(14): Tesadüf

20 5 4
                                    

•Gören gözlerin bir tek beni görmez sarhoş ruhun bir tek beni sevmez...

Sorduğu soru ile afallamıştım asıl darbe onun sorduğu bu soru olmuştu

"Sen ne ima etmeye çalışıyorsun?"

Dedim sert bir şekilde,

"Diyorum ki sence bu bir tesadüf mü?"

"Saçmalamayı kes istersen onu ne ile suçladığının farkında mısın?"

Düpedüz saçmalıyordu hemde tanımadığı birini,

"Tamam bu sadece bir tahmindi ne bileyim sadece öz kardeşiniz olmad-.."

Sözünü tamamlamasına izin vermeden

"Öz olup olmamasının ne ilgisi var?"

Sesim sert çıkmıştı

En son bana dönerek,

"Haklısın onu bu şekilde suçlamamalıydım"

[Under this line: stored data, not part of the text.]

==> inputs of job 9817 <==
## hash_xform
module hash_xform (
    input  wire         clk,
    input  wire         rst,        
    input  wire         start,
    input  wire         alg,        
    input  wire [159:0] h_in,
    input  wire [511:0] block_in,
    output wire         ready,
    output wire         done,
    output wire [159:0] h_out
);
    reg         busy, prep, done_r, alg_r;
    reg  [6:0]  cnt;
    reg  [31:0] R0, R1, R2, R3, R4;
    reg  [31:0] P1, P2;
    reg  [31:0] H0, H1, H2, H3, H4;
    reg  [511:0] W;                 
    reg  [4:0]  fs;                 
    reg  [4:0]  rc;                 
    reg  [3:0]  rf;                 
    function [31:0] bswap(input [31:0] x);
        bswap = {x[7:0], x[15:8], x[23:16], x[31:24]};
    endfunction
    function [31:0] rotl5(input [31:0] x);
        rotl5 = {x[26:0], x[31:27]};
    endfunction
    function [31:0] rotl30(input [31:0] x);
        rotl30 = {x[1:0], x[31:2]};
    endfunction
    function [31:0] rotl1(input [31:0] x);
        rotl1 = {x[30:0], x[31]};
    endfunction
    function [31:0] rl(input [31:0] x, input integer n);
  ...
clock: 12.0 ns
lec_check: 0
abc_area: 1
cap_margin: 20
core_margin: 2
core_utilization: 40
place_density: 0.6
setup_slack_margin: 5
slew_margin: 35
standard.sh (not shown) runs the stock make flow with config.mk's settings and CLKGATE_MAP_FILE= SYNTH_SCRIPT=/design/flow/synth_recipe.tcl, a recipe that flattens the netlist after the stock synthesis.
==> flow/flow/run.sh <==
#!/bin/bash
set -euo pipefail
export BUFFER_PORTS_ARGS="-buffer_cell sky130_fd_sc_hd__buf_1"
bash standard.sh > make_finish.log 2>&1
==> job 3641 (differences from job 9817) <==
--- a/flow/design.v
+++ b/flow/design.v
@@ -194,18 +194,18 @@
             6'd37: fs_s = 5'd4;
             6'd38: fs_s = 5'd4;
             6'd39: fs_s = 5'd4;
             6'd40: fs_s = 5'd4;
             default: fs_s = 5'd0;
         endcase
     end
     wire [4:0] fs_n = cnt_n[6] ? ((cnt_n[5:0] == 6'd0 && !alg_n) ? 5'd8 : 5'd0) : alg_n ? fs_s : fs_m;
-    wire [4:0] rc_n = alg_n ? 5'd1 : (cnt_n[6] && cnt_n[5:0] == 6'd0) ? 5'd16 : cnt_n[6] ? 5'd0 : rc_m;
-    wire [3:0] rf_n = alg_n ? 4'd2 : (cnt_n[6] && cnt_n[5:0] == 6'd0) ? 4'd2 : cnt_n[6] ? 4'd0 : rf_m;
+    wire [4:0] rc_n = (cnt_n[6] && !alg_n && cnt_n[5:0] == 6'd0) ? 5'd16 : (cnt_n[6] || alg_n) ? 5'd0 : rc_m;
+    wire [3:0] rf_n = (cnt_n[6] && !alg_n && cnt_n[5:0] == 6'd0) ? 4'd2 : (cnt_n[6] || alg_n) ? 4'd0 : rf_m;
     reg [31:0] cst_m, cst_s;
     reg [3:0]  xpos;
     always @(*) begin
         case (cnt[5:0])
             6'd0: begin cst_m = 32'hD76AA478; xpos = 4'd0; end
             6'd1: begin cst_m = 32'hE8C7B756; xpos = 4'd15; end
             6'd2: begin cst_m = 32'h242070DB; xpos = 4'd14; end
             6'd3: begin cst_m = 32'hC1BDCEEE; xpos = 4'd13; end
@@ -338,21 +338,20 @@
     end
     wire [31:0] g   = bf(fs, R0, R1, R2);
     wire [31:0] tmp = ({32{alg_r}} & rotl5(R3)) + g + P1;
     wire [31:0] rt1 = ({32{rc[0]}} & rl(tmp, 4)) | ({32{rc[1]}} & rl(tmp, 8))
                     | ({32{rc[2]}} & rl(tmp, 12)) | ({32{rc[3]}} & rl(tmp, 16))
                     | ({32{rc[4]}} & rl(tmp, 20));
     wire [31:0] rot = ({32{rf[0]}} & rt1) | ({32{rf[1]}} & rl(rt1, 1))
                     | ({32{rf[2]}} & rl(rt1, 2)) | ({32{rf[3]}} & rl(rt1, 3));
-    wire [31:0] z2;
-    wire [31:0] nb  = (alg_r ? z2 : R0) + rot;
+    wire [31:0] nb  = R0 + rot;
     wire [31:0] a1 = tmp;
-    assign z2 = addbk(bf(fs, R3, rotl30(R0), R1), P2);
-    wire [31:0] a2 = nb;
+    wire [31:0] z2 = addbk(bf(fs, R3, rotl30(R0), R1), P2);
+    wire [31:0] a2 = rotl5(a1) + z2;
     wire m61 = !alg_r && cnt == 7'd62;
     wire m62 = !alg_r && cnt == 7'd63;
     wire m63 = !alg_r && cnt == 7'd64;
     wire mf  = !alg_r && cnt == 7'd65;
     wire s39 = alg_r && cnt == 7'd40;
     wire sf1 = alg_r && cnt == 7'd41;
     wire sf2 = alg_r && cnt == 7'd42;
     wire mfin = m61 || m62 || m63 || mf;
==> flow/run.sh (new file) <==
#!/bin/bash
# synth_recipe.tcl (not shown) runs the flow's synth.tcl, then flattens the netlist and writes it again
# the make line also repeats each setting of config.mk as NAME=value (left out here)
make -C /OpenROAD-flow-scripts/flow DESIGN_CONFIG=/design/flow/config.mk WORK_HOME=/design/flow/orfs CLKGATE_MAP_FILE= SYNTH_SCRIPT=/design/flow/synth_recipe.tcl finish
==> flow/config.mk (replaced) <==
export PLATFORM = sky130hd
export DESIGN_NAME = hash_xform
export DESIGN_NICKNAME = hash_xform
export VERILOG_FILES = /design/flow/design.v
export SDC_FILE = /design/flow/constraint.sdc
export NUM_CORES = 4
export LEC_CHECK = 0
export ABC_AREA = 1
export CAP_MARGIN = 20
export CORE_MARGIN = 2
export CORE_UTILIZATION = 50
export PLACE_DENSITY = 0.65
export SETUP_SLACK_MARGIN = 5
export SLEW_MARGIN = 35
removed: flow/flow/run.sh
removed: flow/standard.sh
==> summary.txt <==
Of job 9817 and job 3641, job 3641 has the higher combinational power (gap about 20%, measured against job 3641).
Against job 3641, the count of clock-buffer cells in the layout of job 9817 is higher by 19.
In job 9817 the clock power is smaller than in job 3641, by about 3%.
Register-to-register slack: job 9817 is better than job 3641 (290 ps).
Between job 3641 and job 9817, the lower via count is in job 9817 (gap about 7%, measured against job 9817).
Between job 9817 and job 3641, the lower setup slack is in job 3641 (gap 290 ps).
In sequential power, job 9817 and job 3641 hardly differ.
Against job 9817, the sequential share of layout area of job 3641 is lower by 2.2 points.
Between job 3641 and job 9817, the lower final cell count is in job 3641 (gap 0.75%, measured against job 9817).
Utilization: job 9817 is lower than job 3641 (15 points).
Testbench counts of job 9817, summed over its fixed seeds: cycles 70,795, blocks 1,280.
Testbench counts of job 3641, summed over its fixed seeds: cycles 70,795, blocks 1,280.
Context: an optimization exercise on an open-source flow, tuned for small area, a short achievable clock period and few clock cycles. The choices shown serve that exercise and are no tape-out recipe.
Function was checked by simulation only, so behaviour that the tests miss may differ from the original.
Power and IR drop assume default switching activity.

### flow/config.mk
export PLATFORM = sky130hd
export DESIGN_NAME = oss_framer
export DESIGN_NICKNAME = oss_framer
export VERILOG_FILES = /design/flow/design.v
export SDC_FILE = /design/flow/constraint.sdc
export NUM_CORES = 4
export LEC_CHECK = 0
export CAP_MARGIN = 20
export CORE_MARGIN = 2
export CORE_UTILIZATION = 40
export SLEW_MARGIN = 20
### flow/constraint.sdc
create_clock -name core_clock -period 16.0 [get_ports {clk}]
set_input_delay 3.2000 -clock core_clock [delete_from_list [all_inputs] [get_ports {clk}]]
set_output_delay 3.2000 -clock core_clock [all_outputs]
set_load 0.01 [all_outputs]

Yüzüne iğrenir gibi bakıp oradan uzaklaştım dedikleri aklımda bir tilki gibi dolanırken

Hayır tabi ki.. atlas bunu yapmış olamaz...

Olay zamanında gözümüzün önündeydi

Sırf öz kardeş olmadığı için onu suçlamak mantık dışıydı saçmaydı öyle değil mi?

Kafamdan geçen milyon düşünceyle hastaneye ilerliyordum hızlı bir şekilde duyduğum ses ile durdum.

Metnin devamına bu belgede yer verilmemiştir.